## [What to produce]
In the records below, find the lines that include the string "automatic" and report how many there are, nothing else.
(Beginning of Available data)
What follows belongs to an exercise in optimizing a design on an open flow for small area, a short achievable clock period and few clock cycles; a production flow would make more cautious choices. Where RTL was checked, it was by simulation tests only, not by an equivalence proof against the original.

## old
## cpu_main
module cpu_main (
    input wire  logic       clk_en_i,
    input wire  logic       reset_i,
    output      logic       out_strobe_o,
    output      byte_t      out_value_o,
    output      logic       halt_o,
    input wire  logic       prog_we_i,           
    input wire  addr_t      prog_addr_i,         
    input wire  byte_t      prog_data_i,         
    input wire  logic       clk
);
clock: 7.0 ns
lec_check: 0
abc_area: 1
cap_margin: 20
core_margin: 2
core_utilization: 40
cts_buf_list: sky130_fd_sc_hd__clkbuf_4 sky130_fd_sc_hd__clkbuf_8
setup_slack_margin: 2.8
slew_margin: 20
run.sh (not shown) runs the stock make flow with config.mk's settings and CLKGATE_MAP_FILE= SYNTH_SCRIPT=/design/flow/synth_recipe.tcl, a recipe that flattens the netlist after the stock synthesis.
## Diff of input files: new against old
Settings: SETUP_SLACK_MARGIN changed from 2.8 to 2.5.
==> comparison <==
- Diff old -> new: post-CTS setup buffer count shrank by 54, path length in cells of the critical path shrank by 1.
- On number of antenna diodes, new and old are neck and neck.
- Compared to old, new has worst setup slack 150 ps lower.
Function was not checked in any run of this note: the RTL went through the layout flow alone.

---

PW:
The RTL this note starts from:
==> flow/design.v <==
`default_nettype none                
`timescale 1ns/1ps                   
/*verilator lint_off UNUSED*/
typedef enum logic [3:0] {
    NOP     = 4'b0000,       
    LDA     = 4'b0001,       
    ADD     = 4'b0010,       
    SUB     = 4'b0011,       
    STA     = 4'b0100,       
    LDI     = 4'b0101,       
    JMP     = 4'b0110,       
    JC      = 4'b0111,       
    JZ      = 4'b1000,       
    NOP_9   = 4'b1001,       
    NOP_A   = 4'b1010,       
    NOP_B   = 4'b1011,       
    NOP_C   = 4'b1100,       
    NOP_D   = 4'b1101,       
    OUT     = 4'b1110,       
    HLT     = 4'b1111        
} op_t;
typedef logic [3:0] addr_t;
typedef logic [7:0] byte_t;
/*verilator lint_on UNUSED*/
`default_nettype none
`timescale 1ns/1ps
module cpu_core (
    output      logic   hlt_o,           
    output      logic   mem_write_o,     
    output      logic   mem_store_o,     
    output      addr_t  mem_waddr_o,     
    output      byte_t  mem_wdata_o,     
    input  wire logic   wr_fwd_i,        
    input  wire addr_t  wr_addr_i,       
    input  wire byte_t  wr_data_i,       
    output      logic [2:0] mem_addr_ev_o,   
    input  wire byte_t  mem_data_ev_i,
    output      logic [2:0] mem_addr_od_o,   
    input  wire byte_t  mem_data_od_i,
    output      addr_t  mem_eaddr_o,     
    input  wire byte_t  mem_edata_i,
    output      logic   out_strobe_o,    
    output      byte_t  out_value_o,     
    input  wire logic   reset_i,
    input  wire logic   clk_en_i,
    input  wire logic   clk
);
addr_t      q;                           
byte_t      ir0;                         
byte_t      ir1;                         
logic       ctl0;                        
logic       pass0;                       
addr_t      darg;                        
byte_t      a;                           
logic       cf;                          
logic       o_rdy;                       
byte_t      out_hold;                    
logic       out_old;                     
function automatic logic is_ctl(input logic [3:0] op);
    is_ctl = (op == NOP) || (op == JMP) || (op == JC) || (op == JZ) ||
           (op == NOP_9) || (op == NOP_A) || (op == NOP_B) || (op == NOP_C) || (op == NOP_D);
endfunction
function automatic logic is_pass(input logic [3:0] op);
    is_pass = is_ctl(op) || (op == OUT) || (op == STA);
endfunction
function automatic logic is_nop(input logic [3:0] op);
    is_nop = (op == NOP) || (op == NOP_9) || (op == NOP_A) || (op == NOP_B) || (op == NOP_C) || (op == NOP_D);
endfunction
function automatic logic [8:0] add8(input logic [7:0] x, input logic [7:0] y, input logic ci);
    logic [8:0] g, p, gn, pn;
    logic [8:0] c;
    g = {x & y, ci};
    p = {x ^ y, 1'b0};
    for (int d = 1; d < 9; d = d * 2) begin
        gn = g;
        pn = p;
        for (int i = d; i < 9; i++) begin
            gn[i] = g[i] | (p[i] & g[i-d]);
            pn[i] = p[i] & p[i-d];
        end
        g = gn;
        p = pn;
    end
    c = g;
    add8 = {c[8], (x ^ y) ^ c[7:0]};
endfunction
op_t        op0, op1, dop;
addr_t      arg0, arg1;
logic       run;
logic       zf;
logic       tk0, tk1;
logic       ctl1;
logic       fold1;
logic       exec0, exec1;
logic       dval;
logic       halt_e;
addr_t      nq, nq1;
logic       fwd0, fwd1;
byte_t      f0, f1;
logic       sub;
byte_t      ax;
logic [8:0] alu;
always_comb op0     = op_t'(ir0[7:4]);
always_comb op1     = op_t'(ir1[7:4]);
always_comb arg0    = ir0[3:0];
always_comb arg1    = ir1[3:0];
always_comb run     = clk_en_i && !hlt_o;
always_comb zf      = (a == 8'h00);
always_comb ctl1    = is_ctl(op1);
always_comb dop     = pass0 ? op1 : op0;
always_comb tk0     = (op0 == JMP) || (op0 == JC && cf) || (op0 == JZ && zf);
always_comb tk1     = (op1 == JMP) || (op1 == JC && cf) ||
                      (op1 == JZ && ((op0 == LDI) ? (arg0 == 4'h0) : zf));
always_comb begin
    case (op0)
        OUT:     fold1 = (op1 != OUT);
        STA:     fold1 = ctl1 || op1 == HLT || op1 == OUT || op1 == LDI ||
                         ((op1 == LDA || op1 == ADD || op1 == SUB) && arg1 != arg0);
        LDI:     fold1 = ctl1 || op1 == HLT || op1 == OUT;
        LDA:     fold1 = is_nop(op1) || op1 == JMP || op1 == JC || op1 == HLT || op1 == OUT;
        default: fold1 = is_nop(op1) || op1 == JMP || op1 == HLT || op1 == OUT;   
    endcase
    if (op0 == STA && arg0 == q + 4'h1) begin
        fold1 = 1'b0;                    
    end
end
always_comb begin
    exec0   = 1'b0;                      
    exec1   = 1'b0;                      
    halt_e  = 1'b0;
    nq      = q + 4'h1;
    nq1     = q + 4'h2;
    if (ctl0 && tk0) begin
        nq      = arg0;
        nq1     = arg0 + 4'h1;
    end else if (op0 == HLT) begin
        halt_e  = 1'b1;
    end else begin
        exec0   = !ctl0;
        if (ctl0 || fold1) begin
            exec1   = 1'b1;
            halt_e  = (op1 == HLT);
            if (ctl1 && tk1) begin
                nq      = arg1;
                nq1     = arg1 + 4'h1;
            end else begin
                nq      = q + 4'h2;
                nq1     = q + 4'h3;
            end
        end
    end
    if (reset_i) begin
        nq      = 4'h0;
        nq1     = 4'h1;
    end else if (!run) begin
        nq      = q;
        nq1     = q + 4'h1;
    end
end
always_comb fwd0    = wr_fwd_i && (run || reset_i) && wr_addr_i == nq;
always_comb fwd1    = wr_fwd_i && (run || reset_i) && wr_addr_i == nq1;
always_comb dval    = pass0 ? exec1 : exec0;
always_comb f0      = fwd0 ? wr_data_i : (nq[0] ? mem_data_od_i : mem_data_ev_i);
always_comb f1      = fwd1 ? wr_data_i : (nq[0] ? mem_data_ev_i : mem_data_od_i);
always_comb sub     = (dop == SUB);
always_comb ax      = a ^ {8{sub}};
always_comb alu     = add8(ax, mem_edata_i, 1'b0);
always_comb mem_addr_ev_o = nq1[3:1];
always_comb mem_addr_od_o = nq[3:1];
always_comb mem_eaddr_o  = darg;
always_comb mem_store_o  = (exec0 && op0 == STA) || (exec1 && op1 == STA);
always_comb mem_write_o  = run && mem_store_o;
always_comb mem_waddr_o  = (op0 == STA) ? arg0 : arg1;
always_comb mem_wdata_o  = a;
always_comb out_strobe_o = o_rdy;
always_comb out_value_o  = out_old ? out_hold : a;
always_ff @(posedge clk) begin
    out_hold <= a;
end
always_ff @(posedge clk) begin
    q       <= nq;
    ir0     <= f0;
    ir1     <= f1;
    ctl0    <= is_ctl(f0[7:4]);
    pass0   <= is_pass(f0[7:4]);
    darg    <= is_pass(f0[7:4]) ? f1[3:0] : f0[3:0];
end
always_ff @(posedge clk) begin
    if (reset_i) begin
        a       <= '0;
        cf      <= 1'b0;
        o_rdy   <= 1'b0;
        out_old <= 1'b0;
        hlt_o   <= 1'b0;
    end else begin
        o_rdy   <= 1'b0;
        if (run) begin
            if (dval) begin
                case (dop)
                    LDA:    a        <= mem_edata_i;
                    ADD, SUB: begin
                        a       <= alu[7:0] ^ {8{sub}};
                        cf      <= alu[8];
                    end
                    LDI:    a        <= {4'h0, darg};
                    default: ;
                endcase
            end
            out_old <= exec0 && op0 == OUT;
            if ((exec0 && op0 == OUT) || (exec1 && op1 == OUT)) begin
                o_rdy   <= 1'b1;
            end
            if (halt_e || f0[7:4] == HLT) begin
                hlt_o   <= 1'b1;
            end
        end
    end
end
endmodule
`default_nettype wire
`default_nettype none
`timescale 1ns/1ps
module cpu_mem (
    input  wire logic       we_i,        
    input  wire addr_t      waddr_i,     
    input  wire byte_t      wdata_i,     
    input  wire logic [2:0] raddr_ev_i,  
    output      byte_t      rdata_ev_o,
    input  wire logic [2:0] raddr_od_i,  
    output      byte_t      rdata_od_o,
    input  wire addr_t      raddr_e_i,   
    output      byte_t      rdata_e_o,
    input  wire logic       clk
);
byte_t memory [0:15];
always_ff @(posedge clk) begin
    if (we_i) begin
        memory[waddr_i] <= wdata_i;
    end
end
always_comb begin
    rdata_ev_o = '0;
    rdata_od_o = '0;
    for (int i = 0; i < 8; i++) begin
        rdata_ev_o = rdata_ev_o | (memory[2*i]   & {8{raddr_ev_i == 3'(i)}});
        rdata_od_o = rdata_od_o | (memory[2*i+1] & {8{raddr_od_i == 3'(i)}});
    end
end
always_comb begin
    rdata_e_o = '0;
    for (int i = 0; i < 16; i++) begin
        rdata_e_o = rdata_e_o | (memory[i] & {8{raddr_e_i == 4'(i)}});
    end
end
endmodule
`default_nettype wire
`default_nettype none
`timescale 1ns/1ps
module cpu_main (
    input wire  logic       clk_en_i,
    input wire  logic       reset_i,
    output      logic       out_strobe_o,
    output      byte_t      out_value_o,
    output      logic       halt_o,
    input wire  logic       prog_we_i,           
    input wire  addr_t      prog_addr_i,         
    input wire  byte_t      prog_data_i,         
    input wire  logic       clk
);
logic       cpu_we;
logic       cpu_st;
logic       wfwd;
addr_t      cpu_waddr;
byte_t      cpu_wdata;
logic       we;
addr_t      waddr;
byte_t      wdata;
logic [2:0] addr_ev, addr_od;
addr_t      eaddr;
byte_t      data_ev, data_od, edata;
always_comb we      = reset_i ? prog_we_i   : cpu_we;
always_comb wfwd    = reset_i ? prog_we_i   : cpu_st;
always_comb waddr   = reset_i ? prog_addr_i : cpu_waddr;
always_comb wdata   = reset_i ? prog_data_i : cpu_wdata;
cpu_core core (
    .hlt_o(halt_o),
    .mem_write_o(cpu_we),
    .mem_store_o(cpu_st),
    .mem_waddr_o(cpu_waddr),
    .mem_wdata_o(cpu_wdata),
    .wr_fwd_i(wfwd),
    .wr_addr_i(waddr),
    .wr_data_i(wdata),
    .mem_addr_ev_o(addr_ev),
    .mem_data_ev_i(data_ev),
    .mem_addr_od_o(addr_od),
    .mem_data_od_i(data_od),
    .mem_eaddr_o(eaddr),
    .mem_edata_i(edata),
    .out_strobe_o(out_strobe_o),
    .out_value_o(out_value_o),
    .reset_i(reset_i),
    .clk_en_i(clk_en_i),
    .clk(clk)
);
cpu_mem mem (
    .we_i(we),
    .waddr_i(waddr),
    .wdata_i(wdata),
    .raddr_ev_i(addr_ev),
    .rdata_ev_o(data_ev),
    .raddr_od_i(addr_od),
    .rdata_od_o(data_od),
    .raddr_e_i(eaddr),
    .rdata_e_o(edata),
    .clk(clk)
);
endmodule
`default_nettype wire
Settings: LEC_CHECK=0, ABC_AREA=1, CAP_MARGIN=20, CORE_MARGIN=2, CORE_UTILIZATION=40, CTS_BUF_LIST=sky130_fd_sc_hd__clkbuf_4 sky130_fd_sc_hd__clkbuf_8, SETUP_SLACK_MARGIN=3.0, SLEW_MARGIN=20; clock period 7.0 ns.
#### Input delta (AL over PW)
Settings: SETUP_SLACK_MARGIN changed from 3.0 to 3.1.
==> comparison <==
~same wire length on met3 in PW and AL. Delta (AL minus PW): non-clock buffer count up about 20%; count of buffering cells on the critical path with inverters included increased 1; worst setup slack grew by 0.090 ns; per-cell via count in the routed design now sits higher; fraction of cell area in non-clock buffers grew by 0.76 points. Critical path depth: AL vs PW down 4.5%. Summary of AL over PW: post-layout instance area went up about 1.5%; final cell count without fillers shows an increase of 13.
No functional check of the RTL was part of any run of this note.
(End of Available data)
## [Response to this exercise]
4